::: Information given :::

Background: an optimization exercise with open tools, aiming at small area, a short achievable clock period and few clock cycles. Do not read the settings as production practice.
Where RTL was checked, it was by simulation tests only, not by an equivalence proof against the original.
No functional check of the RTL was part of run 3.
Power is estimated from default activity; no workload was simulated.

--- design/flow/config.mk ---
export PLATFORM = sky130hd
export DESIGN_NAME = udps_binstat
export DESIGN_NICKNAME = udps_binstat
export VERILOG_FILES = /design/flow/design.v
export SDC_FILE = /design/flow/constraint.sdc
export NUM_CORES = 4
export LEC_CHECK = 0
export CAP_MARGIN = 20
export CORE_MARGIN = 2
export CORE_UTILIZATION = 40
export PLACE_DENSITY = 0.6
export SETUP_SLACK_MARGIN = 4.5
export SLEW_MARGIN = 20
--- design/flow/constraint.sdc ---
create_clock -name core_clock -period 8.0 [get_ports {clk}]
set_input_delay 1.6000 -clock core_clock [delete_from_list [all_inputs] [get_ports {clk}]]
set_output_delay 1.6000 -clock core_clock [all_outputs]
set_load 0.01 [all_outputs]
--- design/flow/design.v ---
module udps_binstat (
    input  wire        clk,
    input  wire        rst,
    input  wire        s_valid,
    output wire        s_ready,
    input  wire [15:0] s_data,
    input  wire        s_last,
    output wire        r_valid,
    input  wire        r_ready,
    output reg  [63:0] r_min,
    output reg  [63:0] r_max,
    output wire [63:0] r_mean
);
    parameter R = 2;                      
    localparam K = 2 * R;                 
    localparam N = (54 + K - 1) / K;      
    localparam L = N * K;                 
    reg        acc_has;                   
    reg        acc_full;                  
    reg [15:0] mn, mx;
    reg [31:0] sum;
    reg [16:0] cnt;
    reg        busy;
    reg        rv;
    reg        nar;                       
    reg [16:0] rem;                       
    reg [L-1:0] y;                        
    reg [15:1] dv;                        
    reg [7:0]  d3;                        
    reg [5:0]  it;                        
    reg [2:0]  ph;                        
    reg [K-2:0] qs;                       
    reg [6:0]  eb;                        
    reg        zr;                        
    wire div_free = ~busy & (~rv | r_ready);
    wire load     = acc_full & div_free;
    assign s_ready = ~acc_full | div_free;
    assign r_valid = rv;
    wire s_fire = s_valid & s_ready;
    wire first  = ~acc_has;
    function [36:0] norm32(input [31:0] v);
        reg [31:0] x;
        reg [4:0]  z;
        begin
            x = v;
            z[4] = (x[31:16] == 16'd0); if (z[4]) x = x << 16;
            z[3] = (x[31:24] ==  8'd0); if (z[3]) x = x << 8;
            z[2] = (x[31:28] ==  4'd0); if (z[2]) x = x << 4;
            z[1] = (x[31:30] ==  2'd0); if (z[1]) x = x << 2;
            z[0] = ~x[31];              if (z[0]) x = x << 1;
            norm32 = {z, x};
        end
    endfunction
    function [21:0] norm17(input [16:0] v);
        reg [16:0] x;
        reg [4:0]  z;
        begin
            x = v;
            z[4] = (x[16:1]  == 16'd0); if (z[4]) x = x << 16;
            z[3] = (x[16:9]  ==  8'd0); if (z[3]) x = x << 8;
            z[2] = (x[16:13] ==  4'd0); if (z[2]) x = x << 4;
            z[1] = (x[16:15] ==  2'd0); if (z[1]) x = x << 2;
            z[0] = ~x[16];              if (z[0]) x = x << 1;
            norm17 = {z, x};
        end
    endfunction
    function [63:0] f64_of_u16(input [15:0] v);
        reg [15:0] x;
        reg [3:0]  z;
        begin
            x = v;
            z[3] = (x[15:8]  == 8'd0); if (z[3]) x = x << 8;
            z[2] = (x[15:12] == 4'd0); if (z[2]) x = x << 4;
            z[1] = (x[15:14] == 2'd0); if (z[1]) x = x << 2;
            z[0] = ~x[15];             if (z[0]) x = x << 1;
            if (!x[15])
                f64_of_u16 = 64'd0;
            else
                f64_of_u16 = {1'b0, 11'd1038 - {7'd0, z}, x[14:0], 37'd0};
        end
    endfunction
    function [16:0] sub16(input [15:0] a, input [15:0] b);
        reg [15:0] g, p, gg, pp, gn, pn;
        reg [16:0] c;
        integer i, d;
        begin
            g = a & ~b;
            p = ~(a ^ b);
            gg = g; pp = p;
            gg[0] = g[0] | p[0];
            for (d = 1; d < 16; d = d * 2) begin
                gn = gg; pn = pp;
                for (i = d; i < 16; i = i + 1) begin
                    gn[i] = gg[i] | (pp[i] & gg[i-d]);
                    pn[i] = pp[i] & pp[i-d];
                end
                gg = gn; pp = pn;
            end
            c = {gg, 1'b1};
            sub16 = {c[16], p ^ c[15:0]};
        end
    endfunction
    wire [36:0] ns   = norm32(sum);
    wire [21:0] nc   = norm17(cnt);
    wire [4:0]  zs   = ns[36:32];                       
    wire [4:0]  zc   = nc[21:17];                       
    wire [31:0] sn   = ns[31:0];
    wire [16:0] cn   = nc[16:0];
    wire        zero = ~sn[31];
    wire        fast = zero | (cn[15:0] == 16'd0);      
    wire        narw = (cn[10:1] == 10'd0);
    wire        yb  = y[L - 1 - ph];
    wire [16:0] tw  = sub16(rem[15:0], {1'b1, dv});
    wire        gw  = rem[16] | tw[16];
    wire [16:0] r_w = gw ? {tw[15:0], yb} : {rem[15:0], yb};
    wire        gend = nar | (ph == K - 1);
    wire [L-1:0] y_w = {y[L-K-1:0], qs, gw};
    function ge8(input [7:0] a, input [7:0] b);
        reg [7:0] gt, eq;
        reg gt10, eq10, gt32, eq32, gt54, eq54, gt76, eq76, gt30, eq30, gt74, eq74;
        begin
            gt = a & ~b;
            eq = ~(a ^ b);
            gt10 = gt[1] | eq[1] & gt[0];  eq10 = eq[1] & eq[0];
            gt32 = gt[3] | eq[3] & gt[2];  eq32 = eq[3] & eq[2];
            gt54 = gt[5] | eq[5] & gt[4];  eq54 = eq[5] & eq[4];
            gt76 = gt[7] | eq[7] & gt[6];  eq76 = eq[7] & eq[6];
            gt30 = gt32 | eq32 & gt10;     eq30 = eq32 & eq10;
            gt74 = gt76 | eq76 & gt54;     eq74 = eq76 & eq54;
            ge8  = gt74 | eq74 & (gt30 | eq30);
        end
    endfunction
    wire [5:0]  dn = {1'b1, dv[15:11]};
    reg [16:0]  r_n;
    reg [L-1:0] y_n;
    reg [7:0]   u, t1, t2, t3;
    reg         g1, g2, g3;
    reg [5:0]   sel;
    integer j;
    always @(*) begin
        r_n = rem;
        y_n = y;
        for (j = 0; j < R; j = j + 1) begin
            u   = r_n[16:9];
            g1  = ge8(u, {2'b00, dn});
            g2  = ge8(u, {1'b0, dn, 1'b0});
            g3  = ge8(u, d3);
            t1  = u - {2'b00, dn};
            t2  = u - {1'b0, dn, 1'b0};
            t3  = u - d3;
            sel = g3 ? t3[5:0] : g2 ? t2[5:0] : g1 ? t1[5:0] : u[5:0];
            r_n = {sel, r_n[8:0], y_n[L-1:L-2]};
            y_n = {y_n[L-3:0], g2, (g1 & ~g2) | g3};
        end
    end
    wire [L-1:0] y_s  = nar ? y_n : y_w;
    wire         q1   = y_s[K-1];
    wire [16:0]  rc   = q1 ? {1'b1, dv, 1'b0} : {2'b01, dv};
    wire         inj  = gend & (it == N - 1);
    wire [L+16:0] rcs = {{L{1'b0}}, rc} << (L - 54 + K);
    wire [L-1:0] y_d  = inj ? (y_s | rcs[L-1:0]) : y_s;
    wire         qh   = y[L-1];
    wire [51:0]  frac = qh ? y[L-2:L-53] : y[L-3:L-54];
    wire [6:0]   ex   = eb + {6'd0, qh};
    wire [10:0]  bexp = zr ? 11'd0 : 11'd1023 + {{4{ex[6]}}, ex};
    assign r_mean = {1'b0, bexp, frac};
    always @(posedge clk) begin
        if (rst) begin
            acc_has  <= 1'b0;
            acc_full <= 1'b0;
            busy     <= 1'b0;
            rv       <= 1'b0;
        end else begin
            if (s_fire) begin
                acc_has  <= ~s_last;
                acc_full <= s_last;
            end else if (load) begin
                acc_full <= 1'b0;
            end
            if (load) begin
                busy <= ~fast;
                rv   <= fast;
            end else if (busy) begin
                if (gend && it == 6'd0) begin
                    busy <= 1'b0;
                    rv   <= 1'b1;
                end
            end else if (r_ready) begin
                rv <= 1'b0;
            end
        end
    end
    always @(posedge clk) begin
        if (s_fire) begin
            if (first || s_data < mn) mn <= s_data;
            if (first || s_data > mx) mx <= s_data;
            sum <= (first ? 32'd0 : sum) + {16'd0, s_data};
            cnt <= first ? 17'd1 : cnt + 17'd1;
        end
        if (load) begin
            r_min <= f64_of_u16(mn);
            r_max <= f64_of_u16(mx);
            eb    <= 7'd14 - {2'b00, zs} + {2'b00, zc};
            zr    <= zero;
            nar   <= narw;
            dv    <= cn[15:1];
            d3    <= {2'b00, cn[16:11]} + {1'b0, cn[16:11], 1'b0};
            it    <= N - 1;
            ph    <= 3'd0;
            if (fast) begin
                rem <= 17'd0;
                y   <= {sn, {(L-32){1'b0}}};
            end else begin
                rem <= {1'b0, sn[31:16]};
                y   <= {sn[15:0], {(L-16){1'b0}}};
            end
        end else if (busy) begin
            rem <= nar ? r_n : r_w;
            qs  <= {qs, gw};
            if (gend) begin
                y  <= y_d;
                it <= it - 6'd1;
                ph <= 3'd0;
            end else begin
                ph <= ph + 3'd1;
            end
        end
    end
endmodule
--- design/flow/run.sh ---
#!/bin/bash
# synth_recipe.tcl (not shown) runs the flow's synth.tcl, then flattens the netlist and writes it again
# the make line also repeats each setting of config.mk as NAME=value (left out here)
make -C /OpenROAD-flow-scripts/flow DESIGN_CONFIG=/design/flow/config.mk WORK_HOME=/design/flow/orfs CLKGATE_MAP_FILE= SYNTH_SCRIPT=/design/flow/synth_recipe.tcl finish
==> results.json, run 1 <==
{
  "core-area_um2": 49000,
  "die_h_um": 227,
  "clkSinkCount": 247,
  "start_kind": "flop",
  "synth_top_family_by_area": "compound AO/OA/AOI/OAI gates",
  "synthSimpleGateAreaFrac": 0.156,
  "multi_input_area_um2": 13400,
  "maxCapViolCount": 0,
  "clk_pin_slew_worst_paths_ns": 0.06,
  "leakagePower_nw": 10.9,
  "peakVddDrop_mv": 0.205,
  "worstHoldPathType": "reg2reg",
  "synthFlopType": "edfxtp_1",
  "period_share": 0.530,
  "grt_max_degree": 69,
  "drive_above_1_share": 0.317,
  "synthArstFlopShare": 0,
  "gp_congestion": 0.935,
  "track_usage": 0.247,
  "hold_viol": 0,
  "grt_first_pass_wirelength_um": 99800,
  "clock_skew_ns": 0.0333,
  "port_buffers": 137,
  "endpoint_kind": "flop",
  "layout.nets": 2650,
  "final_util": 0.556,
  "netlist_instances": 2145,
  "cp_cell_sequence": "ha_1, o21a_1, o211ai_1, a21oi_1, a211o_2, nor2_1, a21oi_1, mux2_4, o21ai_4, buf_6, buf_6, ha_4, nand2_4, o21ai_4, a211o_4, mux2i_4, o21ai_2, or3_1",
  "synth-edff-count": 234,
  "synthDistinctLibCells": 100,
  "dieArea_um2": 51300,
  "post-route-drc-count": 0,
  "cp.required_ns": 8.31,
  "seq_area_frac_synth": 0.368,
  "setup_viol": 0,
  "avgSynthCellArea_um2": 9.24,
  "gr-total-overflow": 0,
  "cts_tree": "done",
  "cts_max_path_buffers": 3,
  "ant_nets": 0,
  "synth_xor_area_frac": 0.0429,
  "n_antenna_cell": 0,
  "root_buffer": "clkbuf_16",
  "synthMuxAreaShare": 0.0763,
  "wirelength_um": 66200,
  "fillers": 4161,
  "final-seq-area_um2": 7290,
  "grt_pass1_vias": 17200,
  "wire_per_inst_um": 20.8,
  "fmax_mhz": 236,
  "initial_core_util": 0.405,
  "powerDensity_nw_per_um2": 248,
  "yosys_warnings": 1,
  "vias_per_cell": 5.70,
  "num_vias": 18200,
  "clk_latency_ns": 0.60,
  "relSlewSlack": 0.224,
  "synth_compound_gate_area_share": 0.190,
  "syn_to_final_growth_pct": 37.4,
  "critPathArrivalTime_ns": 4.55,
  "placementRows": 81,
  "slowest_delay_ns": 0.50,
  "htreeDepth": 1,
  "synth-adder-area-share": 0.0871,
  "antenna_found_initial": 0,
  "path_max_fanout": 6,
  "drt_pass1_iterations": 5,
  "rsz0062_at_grt": "true",
  "syn_area_um2": 19800,
  "status": "finished clean",
  "fin_crit_ns": 4.24,
  "worst-setup-path-type": "reg2reg",
  "setup-tns-final_ns": 0,
  "drtIter0Drc": 1491,
  "cts_buffers": 29,
  "worstMarginPinSlew_ns": 1.15,
  "ys_ff_latch": 247,
  "die_w_um": 227,
  "slew_violations": 0,
  "cp_slowest_cell": "edfxtp_1",
  "dp_hpwl_um": 43100,
  "io_pins": 215
}
## critical path: cells and delay by family, from the launching register on
family,cells,cell delay [ns]
compound gates,9,1.64
simple gates,3,0.57
mux,2,0.49
flops,1,0.50
buf+inv,2,0.23
fa+ha+maj,2,0.56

:::

* **What you are asked to do**
Restate word for word the lines of the data above, starting at the line containing "reg [K-2:0] qs;" and ending at the line containing "reg [16:0] x;", both included, and nothing more.

* **Solution to the problem**
    reg [K-2:0] qs;                       
    reg [6:0]  eb;                        
    reg        zr;                        
    wire div_free = ~busy & (~rv | r_ready);
    wire load     = acc_full & div_free;
    assign s_ready = ~acc_full | div_free;
    assign r_valid = rv;
    wire s_fire = s_valid & s_ready;
    wire first  = ~acc_has;
    function [36:0] norm32(input [31:0] v);
        reg [31:0] x;
        reg [4:0]  z;
        begin
            x = v;
            z[4] = (x[31:16] == 16'd0); if (z[4]) x = x << 16;
            z[3] = (x[31:24] ==  8'd0); if (z[3]) x = x << 8;
            z[2] = (x[31:28] ==  4'd0); if (z[2]) x = x << 4;
            z[1] = (x[31:30] ==  2'd0); if (z[1]) x = x << 2;
            z[0] = ~x[31];              if (z[0]) x = x << 1;
            norm32 = {z, x};
        end
    endfunction
    function [21:0] norm17(input [16:0] v);
        reg [16:0] x;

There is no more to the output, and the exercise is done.